Monday, October 26, 2015

Semasa lapang, nafsu bisa memainkan perannya melalui rasa gembira. Semasa sempit, nafsu tidak bisa berbuat apa-apa.

Dalam hikmah ini terdapat penegasan tentang hikmah sebelumnya bahwa menjaga etika saat lapang amat sulit. Sebab, tak ada yang bisa menjaga etika dalam kondisi itu kecuali segelintir orang,

Seakan Ibnu Atha’illah berkata, “Memang demikian adanya karena hawa nafsu selalu memainkan perannya dalam kondisi kelapangan.”

Biasanya, saat lapang, hawa nafsu menjadi lalai, melupakan kewajiban, mengaku-aku memiliki ilmu, pemahaman, ahwal batin dan rahasia-rahasia, selalu berbicara tentang kemampuan khusus, menikmati hal-hal luar biasa, menyinggung masalah karamah, dan bersuara tentang maqam masing-masing. Semuanya itu bertentangan dengan prinsip ‘ubudiyyah.

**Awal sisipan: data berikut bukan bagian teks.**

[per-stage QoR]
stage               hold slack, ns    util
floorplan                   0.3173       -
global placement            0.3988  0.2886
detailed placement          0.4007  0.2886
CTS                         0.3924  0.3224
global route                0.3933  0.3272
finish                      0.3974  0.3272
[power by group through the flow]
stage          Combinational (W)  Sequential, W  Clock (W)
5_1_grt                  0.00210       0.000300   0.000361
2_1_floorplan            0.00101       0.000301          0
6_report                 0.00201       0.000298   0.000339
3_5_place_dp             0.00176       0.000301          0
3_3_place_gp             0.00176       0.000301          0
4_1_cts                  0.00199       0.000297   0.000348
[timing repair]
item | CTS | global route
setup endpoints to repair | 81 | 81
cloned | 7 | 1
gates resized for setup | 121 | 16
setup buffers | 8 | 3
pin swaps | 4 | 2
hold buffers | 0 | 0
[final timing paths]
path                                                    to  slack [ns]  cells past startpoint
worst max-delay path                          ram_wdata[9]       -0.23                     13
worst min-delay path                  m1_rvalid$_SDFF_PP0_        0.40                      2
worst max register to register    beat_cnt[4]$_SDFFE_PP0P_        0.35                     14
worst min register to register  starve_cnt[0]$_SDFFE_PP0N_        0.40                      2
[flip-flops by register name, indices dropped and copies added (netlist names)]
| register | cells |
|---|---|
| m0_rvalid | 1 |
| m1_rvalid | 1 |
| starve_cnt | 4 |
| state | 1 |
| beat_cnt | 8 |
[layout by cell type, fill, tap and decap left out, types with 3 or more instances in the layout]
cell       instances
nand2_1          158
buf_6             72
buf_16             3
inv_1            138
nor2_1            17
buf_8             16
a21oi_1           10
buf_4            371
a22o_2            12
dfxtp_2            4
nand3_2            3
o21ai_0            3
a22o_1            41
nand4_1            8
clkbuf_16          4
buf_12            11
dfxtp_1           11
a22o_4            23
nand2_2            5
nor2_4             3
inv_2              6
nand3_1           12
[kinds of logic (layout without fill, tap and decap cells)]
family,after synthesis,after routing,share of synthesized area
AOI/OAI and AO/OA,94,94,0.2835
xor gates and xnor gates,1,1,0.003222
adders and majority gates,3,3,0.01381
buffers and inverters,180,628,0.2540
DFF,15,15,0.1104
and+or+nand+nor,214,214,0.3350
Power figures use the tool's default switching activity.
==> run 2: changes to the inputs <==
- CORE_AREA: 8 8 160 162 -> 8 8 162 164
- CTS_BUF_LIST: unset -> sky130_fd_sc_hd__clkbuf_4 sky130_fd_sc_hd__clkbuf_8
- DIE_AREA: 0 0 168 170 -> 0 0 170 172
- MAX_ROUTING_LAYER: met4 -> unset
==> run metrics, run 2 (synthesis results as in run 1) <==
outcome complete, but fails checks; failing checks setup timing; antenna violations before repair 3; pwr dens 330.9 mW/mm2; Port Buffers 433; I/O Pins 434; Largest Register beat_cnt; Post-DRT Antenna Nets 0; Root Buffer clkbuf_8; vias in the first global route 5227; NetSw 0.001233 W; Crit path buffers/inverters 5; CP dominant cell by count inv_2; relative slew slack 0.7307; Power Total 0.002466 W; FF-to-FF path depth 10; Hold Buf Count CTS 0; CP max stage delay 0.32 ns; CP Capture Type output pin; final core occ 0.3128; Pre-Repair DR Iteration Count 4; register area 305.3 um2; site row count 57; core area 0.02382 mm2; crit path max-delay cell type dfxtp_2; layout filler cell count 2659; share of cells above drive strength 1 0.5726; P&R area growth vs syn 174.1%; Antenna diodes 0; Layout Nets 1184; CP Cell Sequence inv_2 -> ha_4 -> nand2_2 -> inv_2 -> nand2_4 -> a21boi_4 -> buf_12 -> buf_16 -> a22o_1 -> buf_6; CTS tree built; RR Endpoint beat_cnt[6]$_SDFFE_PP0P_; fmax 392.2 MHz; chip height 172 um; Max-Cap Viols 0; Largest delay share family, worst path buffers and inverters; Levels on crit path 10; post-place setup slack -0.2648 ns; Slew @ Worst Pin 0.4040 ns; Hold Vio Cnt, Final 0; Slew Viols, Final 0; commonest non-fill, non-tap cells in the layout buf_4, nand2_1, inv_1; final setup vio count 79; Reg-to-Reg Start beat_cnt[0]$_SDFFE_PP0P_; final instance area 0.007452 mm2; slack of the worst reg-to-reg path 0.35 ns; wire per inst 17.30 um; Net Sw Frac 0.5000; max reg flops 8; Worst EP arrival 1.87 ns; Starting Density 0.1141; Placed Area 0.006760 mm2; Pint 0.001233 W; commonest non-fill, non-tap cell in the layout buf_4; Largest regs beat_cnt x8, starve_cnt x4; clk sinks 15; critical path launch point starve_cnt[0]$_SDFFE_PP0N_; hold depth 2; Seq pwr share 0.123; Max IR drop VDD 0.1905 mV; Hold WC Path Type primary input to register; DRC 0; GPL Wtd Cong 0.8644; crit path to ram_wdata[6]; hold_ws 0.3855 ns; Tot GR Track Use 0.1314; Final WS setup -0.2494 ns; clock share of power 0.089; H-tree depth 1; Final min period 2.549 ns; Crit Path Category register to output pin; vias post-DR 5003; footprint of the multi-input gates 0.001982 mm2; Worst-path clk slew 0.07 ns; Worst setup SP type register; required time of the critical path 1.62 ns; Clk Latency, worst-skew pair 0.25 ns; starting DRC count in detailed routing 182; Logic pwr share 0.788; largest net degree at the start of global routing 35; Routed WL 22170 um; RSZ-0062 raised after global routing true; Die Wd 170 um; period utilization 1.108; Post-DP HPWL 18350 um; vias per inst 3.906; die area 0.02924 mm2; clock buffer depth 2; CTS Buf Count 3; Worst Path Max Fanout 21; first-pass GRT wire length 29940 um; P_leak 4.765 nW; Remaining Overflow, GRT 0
--- src/rtl/key_event_decoder_if.sv ---
// Key gesture interface: debounced key level in, gesture pulses and FSM state out.
// Handshake: none. key_down_i is a level sampled every clock. The pulse outputs are
// registered, last exactly one clock, and are never high at the same time.
interface key_event_decoder_if;
    logic       key_down_i;
    logic       single_o;
    logic       double_o;
    logic       long_o;
    logic       repeat_o;
    logic       busy_o;
    logic [2:0] state_o;

    // Driver side: supplies the key level and observes the gesture pulses.
    modport master (
        output key_down_i,
        input  single_o,
        input  double_o,
        input  long_o,
        input  repeat_o,
        input  busy_o,
        input  state_o
    );

    // Decoder side.
    modport slave (
        input  key_down_i,
        output single_o,
        output double_o,
        output long_o,
        output repeat_o,
        output busy_o,
        output state_o
    );
endinterface
File: src/rtl/pc_ctrl_pkg.sv
// Shared encodings for the next-PC mux controller: request kinds,
// mux select values, controller states and the kind-to-select mapping.
package pc_ctrl_pkg;

    typedef enum logic [1:0] {
        KIND_SEQ    = 2'd0,
        KIND_BRANCH = 2'd1,
        KIND_JUMP   = 2'd2,
        KIND_EXC    = 2'd3
    } kind_e;

    localparam logic [1:0] SEL_PC4    = 2'd0;
    localparam logic [1:0] SEL_BRANCH = 2'd1;
    localparam logic [1:0] SEL_JUMP   = 2'd2;
    localparam logic [1:0] SEL_EXC    = 2'd3;

    typedef enum logic [1:0] {
        ST_IDLE   = 2'd0,
        ST_SELECT = 2'd1,
        ST_COMMIT = 2'd2,
        ST_TRAP   = 2'd3
    } state_e;

    function automatic logic [1:0] sel_map(input kind_e kind, input logic taken);
        logic [1:0] sel;
        sel = SEL_PC4;
        unique case (kind)
            KIND_SEQ:    sel = SEL_PC4;
            KIND_BRANCH: sel = taken ? SEL_BRANCH : SEL_PC4;
            KIND_JUMP:   sel = SEL_JUMP;
            KIND_EXC:    sel = SEL_EXC;
        endcase
        return sel;
    endfunction

endpackage

File: src/rtl/pc_update_ctrl.sv
// Next-PC mux controller holding the architectural PC; redirects misaligned
// targets to the exception vector. Define PC_RETIRE_CNT_EN for retire/trap counters.
module pc_update_ctrl
    import pc_ctrl_pkg::*;
#(
    parameter int unsigned       PC_W         = 32,
    parameter logic [PC_W-1:0]   RESET_VECTOR = '0
) (
    input  logic            clk,
    input  logic            reset,
    input  logic            req_valid,
    output logic            req_ready,
    input  logic [1:0]      req_kind,
    input  logic            branch_taken,
    input  logic            stall,
    input  logic [PC_W-1:0] pc_next,
    output logic [1:0]      selector,
    output logic [PC_W-1:0] pc,
    output logic            pc_write,
    output logic            done,
    output logic            trap
`ifdef PC_RETIRE_CNT_EN
    ,
    output logic [31:0]     retire_cnt,
    output logic [15:0]     trap_cnt
`endif
);

    state_e          r_state;
    state_e          w_next;
    kind_e           r_kind;
    logic [1:0]      r_sel;
    logic [1:0]      w_sel_nxt;
    logic [PC_W-1:0] r_pc;
    logic            w_commit;
    logic            w_trap;
    logic            w_misal;

    // Exception targets are never alignment-checked, so a trap cannot recurse.
    assign w_misal = (pc_next[1:0] != 2'b00) && (r_kind != KIND_EXC);

    always_comb begin
        w_next    = r_state;
        w_sel_nxt = r_sel;
        w_commit  = 1'b0;
        w_trap    = 1'b0;
        unique case (r_state)
            ST_IDLE: begin
                w_sel_nxt = SEL_PC4;
                if (req_valid) begin
                    w_next    = ST_SELECT;
                    w_sel_nxt = sel_map(kind_e'(req_kind), branch_taken);
                end
            end
            ST_SELECT: w_next = ST_COMMIT;
            ST_COMMIT: begin
                if (!stall) begin
                    if (w_misal) begin
                        w_sel_nxt = SEL_EXC;
                        w_next    = ST_TRAP;
                    end else begin
                        w_commit  = 1'b1;
                        w_sel_nxt = SEL_PC4;
                        w_next    = ST_IDLE;
                    end
                end
            end
            ST_TRAP: begin
                w_sel_nxt = SEL_EXC;
                if (!stall) begin
                    w_commit  = 1'b1;
                    w_trap    = 1'b1;
                    w_sel_nxt = SEL_PC4;
                    w_next    = ST_IDLE;
                end
            end
        endcase
    end

    always_ff @(posedge clk) begin
        if (reset) begin
            r_state <= ST_IDLE;
            r_sel   <= SEL_PC4;
            r_kind  <= KIND_SEQ;
            r_pc    <= RESET_VECTOR;
        end else begin
            r_state <= w_next;
            r_sel   <= w_sel_nxt;
            if (r_state == ST_IDLE && req_valid) begin
                r_kind <= kind_e'(req_kind);
            end
            if (w_commit) begin
                r_pc <= pc_next;
            end
        end
    end

    // Reset gating keeps an aborted operation from committing.
    assign req_ready = (r_state == ST_IDLE) && !reset;
    assign pc_write  = w_commit && !reset;
    assign done      = w_commit && !reset;
    assign trap      = w_trap && !reset;
    assign selector  = r_sel;
    assign pc        = r_pc;

`ifdef PC_RETIRE_CNT_EN
    logic [31:0] r_retire_cnt;
    logic [15:0] r_trap_cnt;

    always_ff @(posedge clk) begin
        if (reset) begin
            r_retire_cnt <= '0;
            r_trap_cnt   <= '0;
        end else begin
            if (w_commit) begin
                r_retire_cnt <= r_retire_cnt + 32'd1;
            end
            if (w_trap && r_trap_cnt != 16'hFFFF) begin
                r_trap_cnt <= r_trap_cnt + 16'd1;
            end
        end
    end

    assign retire_cnt = r_retire_cnt;
    assign trap_cnt   = r_trap_cnt;
`endif

endmodule

File: config.mk
export PLATFORM = sky130hd
export DESIGN_NAME = pc_update_ctrl
export DESIGN_NICKNAME = d
export VERILOG_FILES = /design/src/rtl/pc_ctrl_pkg.sv /design/src/rtl/pc_update_ctrl.sv
export SDC_FILE = /design/constraint.sdc
export NUM_CORES = 1
export LEC_CHECK = 0
export ABC_AREA = 1
export CAP_MARGIN = 20
export CORE_ASPECT_RATIO = 0.7
export CORE_MARGIN = 3
export CORE_UTILIZATION = 42
export DETAILED_ROUTE_END_ITERATION = 10
export PLACE_DENSITY = 0.93
export SYNTH_ARGS = -nofsm -noshare
export SYNTH_HDL_FRONTEND = slang
export SYNTH_SLANG_ARGS = --single-unit
File: constraint.sdc
create_clock -name clk -period 3 [get_ports clk]
set_input_delay 0.6 -clock clk [delete_from_list [all_inputs] [get_ports clk]]
set_output_delay 0.6 -clock clk [all_outputs]
set_load 0.01 [all_outputs]
==> run summary <==
Max Slew Vio Count = 0
final setup margin = 0.360 ns
via count = 1489
WP data required = 2.40 ns
Setup Buffers After CTS = 0
RSZ-0062 raised after global routing = no
CTS HTree Levels = 2
post-synth top area cell = dfxtp_1
FMAX = 0.379 GHz
Rows = 17
critical path peak fanout = 5
Final nets = 307
maximum VDD drop = 0.000334 V
worst skew pair latency = 0.28 ns
footprint of the multi-input gates = 634 sq um
I/O pin count = 77
grt total ovfl = 0
Die W = 78.2 microns
Die H = 56.5 microns
family with the most delay on the worst path = buffers and inverters
first-pass GRT wire length = 6520 microns
fin crit share = 88.0%
EDFF count, synth = 0
Setup violations, final = 0
Tmin final = 2.64 ns
Hold Violations, Final = 0
worst path cell trace = clkdlybuf4s50_1 > inv_1 > nand2_4 > inv_2 > nand2_4 > nor2_8 > clkdlybuf4s50_1
# DRC = 0
pre-CTS setup slack = 0.350 ns
n_diodes = 0
fin util = 71.1%
CTS Buffer Depth = 2
Worst Hold Path EP = r_kind[1]
Least-Margin Pin Slew = 0.571 ns
Yosys cell types = 18
PD cells = 468 mW/mm^2
Crit-path slowest cell = clkdlybuf4s50_1
Vias/cell = 4.71
cell area after synthesis = 0.00153 sq mm
WS Path Type = in -> out
Synth top area share = 49.6%
Synth area leaders = dfxtp_1 (50%), nand2_1 (17%), nand3_1 (12%), buf_6 (4.4%), nand2_2 (3.7%)
DP Wirelength = 2930 microns
share of cells above drive strength 1 = 10.4%
synthesis-to-finish area growth = 53.9%
GPL Wtd Cong = 0.903
# resized after CTS = 0
Setup TNS = 0 ns
Total Wirelength = 3970 microns
Clock Sink Count = 38
# port buffers = 76
FF-to-FF Start = r_state[1]
Critical path buffers and inverters = 4
cell count of the worst reg-to-reg path = 7
Starting Density = 46.2%
die area = 0.00442 sq mm
Clock Skew = 0.00322 ns
CP endpoint kind = primary output
wire per inst = 12.5 microns
crit-path max cell delay = 0.55 ns
vias in the first global route = 1367
1st-iter DRT viols = 71
Reg clk slew, reported paths = 0.07 ns
hold_buf cts = 0
clk root buf = clkbuf_8
gr usage total = 18.7%
antenna-violating nets left = 0
Pre-antenna DRT Iters = 5
Startpoint Class = primary input
fraction of registers with async set/reset = 0%
Synth Net Count = 232
Num CTS Buffers = 5
Mean Syn Cell Area = 7.94 sq um
flop-to-flop setup slack = 1.64 ns
Worst EP arrival = 2.04 ns
status = finished clean
Register Area = 761 sq um
R2R Path End = pc[23]
Design Power = 1.10 mW
CTS tree = yes
synthesis warning total = 0
largest net degree at the start of global routing = 36
Yosys reg bits = 38
Primary FF master, synth = dfxtp_1
cell count after synthesis = 193
dominant cell by count in the synthesized netlist = nand2_1
post-synthesis sequential area ratio = 49.6%
P_leak = 1.07 nW
worst hold path startpoint = r_kind[1]
Worst Hold Depth = 2
antenna violations before repair = 0
CORE AREA = 0.00332 sq mm
relative slew slack = 61.9%
MaxCap Viol Count = 0
fill count = 284
commonest cells in the netlist = nand2_1 (68), dfxtp_1 (38), nand3_1 (36)
worst min-delay path class = reg -> reg
[tightest hold or removal path, delay by kind of cell, from the launching register on]
kind / cells / cell delay [ns]
DFF: 1 / 0.31
and+or+nand+nor: 1 / 0.06
AOI/OAI and AO/OA: 1 / 0.05
[per-layer routing]
layer / vias to the layer above / GRT usage [%] / share of wire (%) / wire, microns
met5: - / 0 / 0 / 0
met4: 0 / 4.99 / 0.45 / 18
met3: 4 / 7.85 / 11 / 430
met2: 73 / 28.5 / 44 / 1730
met1: 651 / 24.3 / 45 / 1790
li1: 761 / - / - / -
[kinds of logic after synthesis]
family | Yosys count | share of synthesized area (%)
buf+inv | 19 | 8.98
compound gates | 7 | 2.29
simple gates | 129 | 39.1
flops | 38 | 49.6
[area by class of cell]
| class | instances | share of cell area (%) |
|---|---|---|
| Clock buffer | 7 | 3.66 |
| Inverter | 8 | 1.27 |
| Timing Repair Buffer | 79 | 33.2 |
| Clock inverter | 1 | 0.212 |
| Multi-Input combinational cell | 136 | 26.9 |
| Tap cell | 47 | 2.49 |
| Sequential cell | 38 | 32.3 |
[where the power goes]
part	switching (mW)	leakage (nW)	internal, mW
sequential	0.0188	0.308	0.530
clock	0.168	0.0482	0.185
combinational	0.0934	0.717	0.107
[cell usage in the layout, fill, tap and decap left out]
cell,instances
o21ai_0,4
nor2_1,9
inv_2,4
nor3_1,1
nand2_2,9
nand4_1,1
dfxtp_1,38
nand2_1,68
buf_4,3
nand3_1,36
nor2_8,1
inv_1,4
a21oi_1,3
nand3_2,2
clkbuf_1,1
clkinv_2,1
nand2_4,2
clkdlybuf4s50_1,76
clkbuf_8,6
[per-stage QoR]
step | cell area (sq um) | hold WS, ns | cells
detailed placement | 2270 | 0.458 | 308
global route | 2360 | 0.490 | 316
CTS | 2360 | 0.467 | 316
global placement | 2270 | 0.454 | 308
finish | 2360 | 0.465 | 316
floorplan | 1530 | 0.433 | 193
[sequential cells by signal, summed over array words and instances (netlist names)]
signal,count
pc,32
r_kind,2
r_state,2
selector,2
[worst max path at each step]
stage / cells after the start / slack [ns] / endpoint / start
floorplan: 7 / 1.12 / pc_write / pc_next[1]
global placement: 3 / 0.37 / trap / reset
detailed placement: 7 / 0.35 / pc_write / stall
CTS: 7 / 0.35 / pc_write / stall
global route: 3 / 0.27 / trap / reset
finish: 7 / 0.36 / pc_write / stall
No activity file was read; power rests on OpenSTA's default activity.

Sebaliknya, di dalam kesempitan, nafsu tidak merasa beruntung dan memilki peran apa-apa. Nafsu tidak akan sombong dengan menampakkan sesuatu yang menjadi miliknya. Dengan begitu, kesempitan lebih aman dan lebih membentuk kemampuan untuk menunaikan etika-etika ‘ubudiyyah. Oleh karena itu, orang-orang ‘arif lebih mengutamakan kesempitan daripada kelapangan.